In inbred female C57Bl mice, null for the LIF gene, embryos develop to the blastocyst stage but do not implant (Stewart et al. 1992, Cheng et al. 2002) and the uteri show little evidence of decidualization (Chen et al. 2000). We observed a similar phenotype on an outbred, MF1, background (Sherwin et al. 2004, Fouladi-Nashta et al. 2005). In spite of the presence of anti-mesometrially located blastocysts in the uterine lumen, no decidual reaction is evident, nor is there penetration of LE by trophoblast, even by day 7 of pregnancy (Fig. 1Go). LIF –/– embryos can implant in the uteri of wild-type female mice and delivery of LIF, either by a micro-osmotic pump or injection on day 4, restores implantation capacity to homozygous mutant females (Stewart et al. 1992, Chen et al. 2000, Sherwin et al. 2004). Since LIF-null embryos develop to term in heterozygous dams and can implant after transfer to wild-type females of appropriate endocrine status it is clear that the major implantation defect is on the maternal side. This is supported by the absence of an implantation defect in embryos lacking components of the LIF signalling cascade.
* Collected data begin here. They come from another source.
`src/rtl/duck_flight_if.sv`:
```
// Bundle of control inputs and sprite/status outputs between the
// randomizer/game logic and the duck flight controller.
interface duck_flight_if;
    logic       frame_tick;
    logic [3:0] random_bits;
    logic       spawn_req;
    logic       hit;
    logic [9:0] duck_x;
    logic [9:0] duck_y;
    logic       duck_dir_x;
    logic       duck_active;
    logic       duck_falling;
    logic       escaped;
    logic       shot_down;
    logic [1:0] state;

    modport master (
        output frame_tick, random_bits, spawn_req, hit,
        input  duck_x, duck_y, duck_dir_x, duck_active, duck_falling,
               escaped, shot_down, state
    );

    modport slave (
        input  frame_tick, random_bits, spawn_req, hit,
        output duck_x, duck_y, duck_dir_x, duck_active, duck_falling,
               escaped, shot_down, state
    );
endinterface

```
`src/rtl/duck_flight_ctrl.sv`:
```
// One duck's life: random spawn, diagonal flight with wall bounces and
// periodic random re-heading, then escape off the top or hit/stun/fall.
// All motion advances on frame_tick only.
module duck_flight_ctrl #(
    parameter logic [9:0] X_MIN       = 10'd16,
    parameter logic [9:0] X_MAX       = 10'd592,
    parameter logic [9:0] GROUND_Y    = 10'd400,
    parameter logic [9:0] TOP_Y       = 10'd16,
    parameter logic [9:0] SPEED       = 10'd2,
    parameter logic [9:0] FALL_SPEED  = 10'd4,
    parameter int         STUN_FRAMES = 30
) (
    input logic          clk0,
    input logic          rst,
    duck_flight_if.slave bus
);

    localparam int         STUN_W     = $clog2(STUN_FRAMES + 1);
    localparam logic [9:0] SPAWN_BASE = 10'd32;

    typedef enum logic [1:0] {
        IDLE = 2'd0,
        FLY  = 2'd1,
        STUN = 2'd2,
        FALL = 2'd3
    } state_t;

    state_t            state_q, state_n;
    logic [9:0]        x_q, x_n;
    logic [9:0]        y_q, y_n;
    logic              dir_q, dir_n;
    logic [4:0]        redir_q, redir_n;
    logic [STUN_W-1:0] stun_q, stun_n;
    logic              esc_q, esc_n;
    logic              sd_q, sd_n;
    logic              bounce;

    // State, position and pulse registers; reset parks the duck on the ground.
    always_ff @(posedge clk0 or posedge rst) begin
        if (rst) begin
            state_q <= IDLE;
            x_q     <= '0;
            y_q     <= GROUND_Y;
            dir_q   <= 1'b0;
            redir_q <= '0;
            stun_q  <= '0;
            esc_q   <= 1'b0;
            sd_q    <= 1'b0;
        end else begin
            state_q <= state_n;
            x_q     <= x_n;
            y_q     <= y_n;
            dir_q   <= dir_n;
            redir_q <= redir_n;
            stun_q  <= stun_n;
            esc_q   <= esc_n;
            sd_q    <= sd_n;
        end
    end

    // Next-state and motion logic; hit in FLY overrides any movement that edge.
    always_comb begin
        state_n = state_q;
        x_n     = x_q;
        y_n     = y_q;
        dir_n   = dir_q;
        redir_n = redir_q;
        stun_n  = stun_q;
        esc_n   = 1'b0;
        sd_n    = 1'b0;
        bounce  = 1'b0;

        case (state_q)
            IDLE: begin
                if (bus.spawn_req) begin
                    x_n     = 10'({bus.random_bits[3:1], 6'b0}) + SPAWN_BASE;
                    dir_n   = bus.random_bits[0];
                    y_n     = GROUND_Y;
                    redir_n = '0;
                    state_n = FLY;
                end
            end
            FLY: begin
                if (bus.hit) begin
                    stun_n  = '0;
                    state_n = STUN;
                end else if (bus.frame_tick) begin
                    redir_n = redir_q + 5'd1;
                    if (dir_q) begin
                        if (x_q + SPEED >= X_MAX) begin
                            x_n    = X_MAX;
                            dir_n  = 1'b0;
                            bounce = 1'b1;
                        end else begin
                            x_n = x_q + SPEED;
                        end
                    end else begin
                        if (x_q <= X_MIN + SPEED) begin
                            x_n    = X_MIN;
                            dir_n  = 1'b1;
                            bounce = 1'b1;
                        end else begin
                            x_n = x_q - SPEED;
                        end
                    end
                    if ((redir_q == 5'd31) && !bounce) begin
                        dir_n = bus.random_bits[0];
                    end
                    if (y_q - SPEED <= TOP_Y) begin
                        y_n     = TOP_Y;
                        esc_n   = 1'b1;
                        state_n = IDLE;
                    end else begin
                        y_n = y_q - SPEED;
                    end
                end
            end
            STUN: begin
                if (bus.frame_tick) begin
                    if (stun_q == STUN_W'(STUN_FRAMES - 1)) begin
                        stun_n  = '0;
                        state_n = FALL;
                    end else begin
                        stun_n = stun_q + 1'b1;
                    end
                end
            end
            FALL: begin
                if (bus.frame_tick) begin
                    if (y_q + FALL_SPEED >= GROUND_Y) begin
                        y_n     = GROUND_Y;
                        sd_n    = 1'b1;
                        state_n = IDLE;
                    end else begin
                        y_n = y_q + FALL_SPEED;
                    end
                end
            end
            default: state_n = IDLE;
        endcase
    end

    assign bus.duck_x       = x_q;
    assign bus.duck_y       = y_q;
    assign bus.duck_dir_x   = dir_q;
    assign bus.duck_active  = (state_q != IDLE);
    assign bus.duck_falling = (state_q == FALL);
    assign bus.escaped      = esc_q;
    assign bus.shot_down    = sd_q;
    assign bus.state        = state_q;

endmodule

```
`src/flat_wrapper.sv`:
```
// flat-port wrapper written by rule: the top's interface ports become plain ports
module duck_flight_ctrl_flat 
#(
    parameter logic [9:0] X_MIN       = 10'd16,
    parameter logic [9:0] X_MAX       = 10'd592,
    parameter logic [9:0] GROUND_Y    = 10'd400,
    parameter logic [9:0] TOP_Y       = 10'd16,
    parameter logic [9:0] SPEED       = 10'd2,
    parameter logic [9:0] FALL_SPEED  = 10'd4,
    parameter int         STUN_FRAMES = 30
)
  (clk0, rst, bus_frame_tick, bus_random_bits, bus_spawn_req, bus_hit, bus_duck_x, bus_duck_y, bus_duck_dir_x, bus_duck_active, bus_duck_falling, bus_escaped, bus_shot_down, bus_state);
  duck_flight_if bus_i ();
  input logic clk0;
  input logic rst;
  input wire logic [$bits(bus_i.frame_tick)-1:0] bus_frame_tick;
  input wire logic [$bits(bus_i.random_bits)-1:0] bus_random_bits;
  input wire logic [$bits(bus_i.spawn_req)-1:0] bus_spawn_req;
  input wire logic [$bits(bus_i.hit)-1:0] bus_hit;
  output wire logic [$bits(bus_i.duck_x)-1:0] bus_duck_x;
  output wire logic [$bits(bus_i.duck_y)-1:0] bus_duck_y;
  output wire logic [$bits(bus_i.duck_dir_x)-1:0] bus_duck_dir_x;
  output wire logic [$bits(bus_i.duck_active)-1:0] bus_duck_active;
  output wire logic [$bits(bus_i.duck_falling)-1:0] bus_duck_falling;
  output wire logic [$bits(bus_i.escaped)-1:0] bus_escaped;
  output wire logic [$bits(bus_i.shot_down)-1:0] bus_shot_down;
  output wire logic [$bits(bus_i.state)-1:0] bus_state;
  assign bus_i.frame_tick = bus_frame_tick;
  assign bus_i.random_bits = bus_random_bits;
  assign bus_i.spawn_req = bus_spawn_req;
  assign bus_i.hit = bus_hit;
  assign bus_duck_x = bus_i.duck_x;
  assign bus_duck_y = bus_i.duck_y;
  assign bus_duck_dir_x = bus_i.duck_dir_x;
  assign bus_duck_active = bus_i.duck_active;
  assign bus_duck_falling = bus_i.duck_falling;
  assign bus_escaped = bus_i.escaped;
  assign bus_shot_down = bus_i.shot_down;
  assign bus_state = bus_i.state;
  duck_flight_ctrl #(.X_MIN(X_MIN), .X_MAX(X_MAX), .GROUND_Y(GROUND_Y), .TOP_Y(TOP_Y), .SPEED(SPEED), .FALL_SPEED(FALL_SPEED), .STUN_FRAMES(STUN_FRAMES)) u_core (.clk0(clk0), .rst(rst), .bus(bus_i));
endmodule
```
`config.mk`:
```
export PLATFORM = sky130hd
export DESIGN_NAME = duck_flight_ctrl_flat
export DESIGN_NICKNAME = d
export VERILOG_FILES = /design/src/rtl/duck_flight_if.sv /design/src/rtl/duck_flight_ctrl.sv /design/src/flat_wrapper.sv
export SDC_FILE = /design/constraint.sdc
export NUM_CORES = 1
export LEC_CHECK = 0
export BUFFER_PORTS_ARGS = -buffer_cell sky130_fd_sc_hd__buf_2
export CAP_MARGIN = 20
export CELL_PAD_IN_SITES_DETAIL_PLACEMENT = 0
export CELL_PAD_IN_SITES_GLOBAL_PLACEMENT = 2
export CORE_AREA = 2 2 95 97
export DETAILED_ROUTE_END_ITERATION = 8
export DIE_AREA = 0 0 97 99
export PLACE_DENSITY = 0.85
export RECOVER_POWER = 25
export SETUP_SLACK_MARGIN = 0.05
export SKIP_LAST_GASP = 1
export SYNTH_ARGS = -nofsm -noshare
export SYNTH_HDL_FRONTEND = slang
export SYNTH_SLANG_ARGS = --single-unit
```
`constraint.sdc`:
```
create_clock -name clk0 -period 2.35 [get_ports clk0]
set_input_delay 0.3525 -clock clk0 [delete_from_list [all_inputs] [get_ports clk0]]
set_output_delay 0.3525 -clock clk0 [all_outputs]
set_load 0.01 [all_outputs]
```
==> metrics <==
Final Cycle Share 0.961; Routed WL 7.48 mm; worst setup margin 91.7 ps; top_reg_cell synth dfrtp_1; post-synthesis sequential area ratio 0.320; Fin. Hold Viols 0; vias per inst 5.31; layout cells sized above 1 0.269; Leak 1.33 nW; Power Dens Cells 1210 nW/um2; Max stage delay on crit path 440 ps; wire length of the first global-routing pass 12.3 mm; critical path's slowest cell dfrtp_2; Initial Utilization 0.304; Setup CP Type flop to flop; hold crit path type input pin to asynchronous set/reset pin; number of global-route vias before repair 2404; post-synthesis cell count 311; Startpoint Class flop; Yosys reg bits 33; Worst EP required 2540 ps; clock latency on the worst-skew pair 300 ps; Relative slew margins 0.586; Setup crit end kind flop; number of synthesis warnings 0; clock skew 12.1 ps; area of the die 9600 um2; Antenna Cells 0; core area 8550 um2; Num CTS Buffers 5; Unique masters post-synth 66; CP Data Arrival Time 2450 ps; commonest non-fill, non-tap cell in the layout buf_2; total gr overflow 0; area added between synthesis and finish 21.4%; slew of the pin with the lowest slew margin 621 ps; I/O pin cnt 36; clk sinks 33; total of max-cap violations 0; Port Buffers 33; status finished, final reports clean; 1st-pass router iterations 4; Final #Nets 383; asr flop ratio synth 1.00; Post-Syn Area 2600 um2; fmax 0.443 GHz; most frequent cells in the layout buf_2, buf_4, dfrtp_1; CTS tree yes; Antenna Violating Nets Remaining 0; RSZ-0062 raised after global routing true; Final Setup Violations 0; Final Wtd Congestion 0.852; Post-synth EDFFs 0; worst path cell trace inv_4 -> ha_4 -> nor3b_4 -> or2_2 -> a211o_1 -> a211oi_4 -> o311ai_2 -> mux2_4; fin crit period 2260 ps; clock root cell clkbuf_8; Post-Route Utilization 0.369; initial drt markers 97; Row Count 34; htree depth 2; DP Worst Slack -16.6 ps; clk slew on worst S/H paths 80 ps; CP max FO 6; pin count of the biggest net entering global routing 34; Detail Placement HPWL 5.28 mm; gr usage total 0.157; Slew Limit Fails 0; syn avg cell area 8.35 um2; VDD IR max 0.451 mV; vias after detailed routing 2507; DR WL/cell 15.8 um; initial antenna violation count 0; Chip Width 97 um; DRC violations left 0; Die H 99 um; Max clock buf depth 2
timing repair:
action	CTS	global route
hold buffers	0	0
endpoints found under the setup margin	4	8
pin swaps	1	6
resized for setup	4	10
buffers inserted	2	3
cells in the mapped netlist (2+ instances only):
master / number / area [um2]
clkbuf_1: 10 / 37.5
a311oi_1: 2 / 17.5
a22o_1: 5 / 43.8
a2bb2oi_1: 2 / 17.5
nand2b_1: 5 / 31.3
a31oi_1: 5 / 31.3
nand3_1: 16 / 80.1
buf_6: 2 / 22.5
xor2_1: 5 / 43.8
dfrtp_1: 30 / 751
inv_1: 13 / 48.8
nor2_1: 20 / 75.1
a221o_1: 2 / 20.0
o31ai_1: 4 / 30.0
or4_1: 2 / 15.0
a22oi_1: 4 / 30.0
dfstp_2: 3 / 78.8
nand3b_1: 3 / 22.5
nor3b_1: 2 / 15.0
o221ai_1: 2 / 17.5
and3_1: 4 / 25.0
buf_2: 3 / 15.0
o21ai_0: 26 / 130
and2_1: 6 / 37.5
o221a_2: 2 / 22.5
a21o_1: 2 / 15.0
a21boi_1: 2 / 15.0
nand2_1: 22 / 82.6
or2_2: 5 / 31.3
o211ai_1: 2 / 15.0
a211oi_1: 2 / 15.0
a21oi_1: 18 / 90.1
nand4_1: 4 / 25.0
nor3_1: 16 / 80.1
ha_1: 11 / 138
o21a_1: 2 / 15.0
and2_0: 2 / 12.5
nor2b_1: 4 / 25.0
xnor2_1: 8 / 70.1
a211o_1: 3 / 26.3
buf_4: 4 / 30.0
o32ai_1: 2 / 17.5
critical path: cells and delay by family, from the launching register on:
kind	cells	cell delay, ps
and+or+nand+nor	2	420
buffers and inverters	1	60
adders and majority gates	1	160
AOI/OAI and AO/OA	3	790
muxes	1	270
DFF	1	440
metrics by stage:
stage,instances,setup TNS [ps],instance area [um2],total power [mW],hold slack [ps]
after floorplan,312,0,2600,2.52,467
after global routing,472,-205,3150,4.15,182
after global placement,459,0,2980,3.19,485
after CTS,469,0,3090,3.73,161
final,472,0,3150,3.80,138
after detailed placement,459,-16.6,2980,3.21,483
power by group:
part,total [mW],switching [mW],internal [mW]
sequential,1.11,0.325,0.788
clock,0.432,0.224,0.208
combinational,2.26,1.22,1.04
cell type report:
type | count | area [um2]
Fill cell | 868 | 5400
Tap cell | 108 | 135
Clock inverter | 1 | 5.00
Multi-Input combinational cell | 243 | 1640
Timing Repair Buffer | 66 | 409
Inverter | 14 | 55.1
Clock buffer | 7 | 76.3
Sequential cell | 33 | 832
layer usage:
layer,GRT usage,part of all wire
met4,0.0455,0.017
met1,0.209,0.47
met3,0.0270,0.042
met5,0,0
met2,0.261,0.47
cells by family (layout without fill, tap and decap cells):
| logic type | after synthesis | count (layout) | share of synthesized area |
|---|---|---|---|
| AOI/OAI and AO/OA | 99 | 99 | 0.268 |
| muxes | 3 | 3 | 0.0140 |
| other | 1 | 2 | 0.00144 |
| and+or+nand+nor | 115 | 115 | 0.229 |
| adders and majority gates | 11 | 11 | 0.0530 |
| xor gates and xnor gates | 13 | 13 | 0.0439 |
| buffers and inverters | 36 | 88 | 0.0708 |
| DFF | 33 | 33 | 0.320 |
flip-flops by register name (all words and copies together) (netlist names):
signal and cells:
u_core.bus.escaped 1, u_core.bus.duck_x 9, u_core.bus.shot_down 1, u_core.stun_q 5
u_core.bus.duck_dir_x 1, u_core.bus.duck_y 9, u_core.bus.state 2, u_core.redir_q 5
final timing paths:
kind                            slack, ps                             start                               end  cells past startpoint
worst max-delay path                   90  u_core.bus.duck_y[2]$_DFFE_PP0P_   u_core.bus.state[0]$_DFFE_PP0P_                      8
worst min-delay path                  140                               rst      u_core.bus.escaped$_DFF_PP0_                      3
worst max register to register         90  u_core.bus.duck_y[2]$_DFFE_PP0P_   u_core.bus.state[0]$_DFFE_PP0P_                      8
worst min register to register        500     u_core.redir_q[0]$_DFFE_PP0P_     u_core.redir_q[0]$_DFFE_PP0P_                      1
max in group asynchronous            1850                               rst  u_core.bus.duck_y[8]$_DFFE_PP1P_                      3
min in group clk0                     390                bus_random_bits[2]  u_core.bus.duck_x[7]$_DFFE_PP0P_                      3
Power figures use the tool's default switching activity.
For instance, gp-130-null embryos die only during the second half of gestation with multiple abnormalities including in heart and haematopoietic progenitors (Yoshida et al. 1996) while LIF-Rß knockout animals implant normally but have, for instance, placental defects and motor neuron degeneration and die at birth (Ware et al. 1995). Deletion of the signal transducer and activator of transcription 3 (Stat-3) is embryo lethal but only after implantation has occurred (Takeda et al. 1997). The lack of implantation in females carrying the LIF-null mutation suggests that the action of LIF in the uterus is essential for even early events in this process. However, the precise role of maternal LIF at the molecular level is still unclear in any species.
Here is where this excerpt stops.